The combination of graphene and metamaterials has played an important role in studying tunable terahertz functional devices, with electromagnetically induced transparency (EIT) being one of the typical examples. In this work, we present a versatile terahertz meta-device consisting of two asymmetric T-shaped graphene resonators, which could produce a dual-band EIT effect. The strong interaction between the two T-shaped graphene resonators leads to a dual-band EIT effect, and the electric field and surface current distributions are provided to reveal their generation mechanisms. Results also indicate that the dual-band EIT effect is not only influenced by size variations of T-shaped graphene resonators themselves, but also strongly depends on the Fermi energy levels they utilized. Interestingly, multi-frequency switching with a maximum modulation depth of 85.13 % could be further realized when the Fermi energy levels are precisely controlled.

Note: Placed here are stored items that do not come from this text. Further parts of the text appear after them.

--- src/rtl/stupidrv_pkg.sv ---
// rtl/stupidrv_pkg.sv - shared types and limits for the stupidrv data-memory arbiter
package stupidrv_pkg;

    typedef enum logic [1:0] {
        OWNER_IDLE = 2'd0,
        OWNER_CORE = 2'd1,
        OWNER_HOST = 2'd2
    } arb_owner_t;

    // The streak counter is 4 bits wide, so the burst limit must fit below 16.
    localparam int CORE_BURST_MIN = 1;
    localparam int CORE_BURST_MAX = 15;

endpackage

--- src/rtl/stupidrv_dmem_arbiter.sv ---
// rtl/stupidrv_dmem_arbiter.sv - core/host arbiter for one single-port data memory
module stupidrv_dmem_arbiter
    import stupidrv_pkg::*;
#(
    parameter int CORE_BURST = 4
) (
    input  logic        clock,
    input  logic        reset,
    input  logic        core_dmem_valid,
    input  logic [31:0] core_dmem_addr,
    input  logic [3:0]  core_dmem_wstrb,
    input  logic [31:0] core_dmem_wdata,
    output logic [31:0] core_dmem_rdata,
    output logic        stall,
    input  logic        host_valid,
    output logic        host_ready,
    input  logic [31:0] host_addr,
    input  logic [3:0]  host_wstrb,
    input  logic [31:0] host_wdata,
    output logic        host_rvalid,
    output logic [31:0] host_rdata,
    output logic        mem_valid,
    output logic [31:0] mem_addr,
    output logic [3:0]  mem_wstrb,
    output logic [31:0] mem_wdata,
    input  logic [31:0] mem_rdata
);

    if (CORE_BURST < CORE_BURST_MIN || CORE_BURST > CORE_BURST_MAX) begin : g_bad_burst
        $error("CORE_BURST out of range");
    end

    localparam logic [3:0] BURST = 4'(CORE_BURST);

    logic [3:0]  streak_q, streak_d;
    arb_owner_t  rd_owner_q, rd_owner_d;
    logic [31:0] core_hold_q;
    logic        gnt_core, gnt_host;

    always_comb begin
        gnt_core   = 1'b0;
        gnt_host   = 1'b0;
        stall      = 1'b0;
        mem_valid  = 1'b0;
        mem_addr   = 32'd0;
        mem_wstrb  = 4'd0;
        mem_wdata  = 32'd0;
        streak_d   = streak_q;
        rd_owner_d = OWNER_IDLE;

        // Reset masks every grant so nothing reaches the memory or the core.
        if (!reset) begin
            gnt_core = core_dmem_valid && !(host_valid && streak_q == BURST);
            gnt_host = host_valid && !gnt_core;
            stall    = core_dmem_valid && !gnt_core;
        end

        if (gnt_core) begin
            mem_valid = 1'b1;
            mem_addr  = core_dmem_addr;
            mem_wstrb = core_dmem_wstrb;
            mem_wdata = core_dmem_wdata;
            if (core_dmem_wstrb == 4'd0) rd_owner_d = OWNER_CORE;
        end else if (gnt_host) begin
            mem_valid = 1'b1;
            mem_addr  = host_addr;
            mem_wstrb = host_wstrb;
            mem_wdata = host_wdata;
            if (host_wstrb == 4'd0) rd_owner_d = OWNER_HOST;
        end

        if (!host_valid || gnt_host) begin
            streak_d = 4'd0;
        end else if (gnt_core && streak_q != BURST) begin
            streak_d = streak_q + 4'd1;
        end
    end

    assign host_ready      = gnt_host;
    assign core_dmem_rdata = (rd_owner_q == OWNER_CORE) ? mem_rdata : core_hold_q;
    assign host_rvalid     = (rd_owner_q == OWNER_HOST) && !reset;
    assign host_rdata      = host_rvalid ? mem_rdata : 32'd0;

    always_ff @(posedge clock) begin
        if (reset) begin
            streak_q    <= 4'd0;
            rd_owner_q  <= OWNER_IDLE;
            core_hold_q <= 32'd0;
        end else begin
            streak_q   <= streak_d;
            rd_owner_q <= rd_owner_d;
            // Keeps returned data visible to a core that is stalled in its return cycle.
            if (rd_owner_q == OWNER_CORE) core_hold_q <= mem_rdata;
        end
    end

endmodule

The group delay near two transmission peaks can reach 2.87 ps and 4.20 ps, which is important for the study of slow light devices. Besides, the sensitivity of the graphene-based dual-band EIT device as a sensor reaches 109 GHz·RIU−1 and 145 GHz·RIU−1, indicating that the design has excellent sensing performance and is expected to be useful for the detection of biomolecules in biochemistry, medicine and other industries.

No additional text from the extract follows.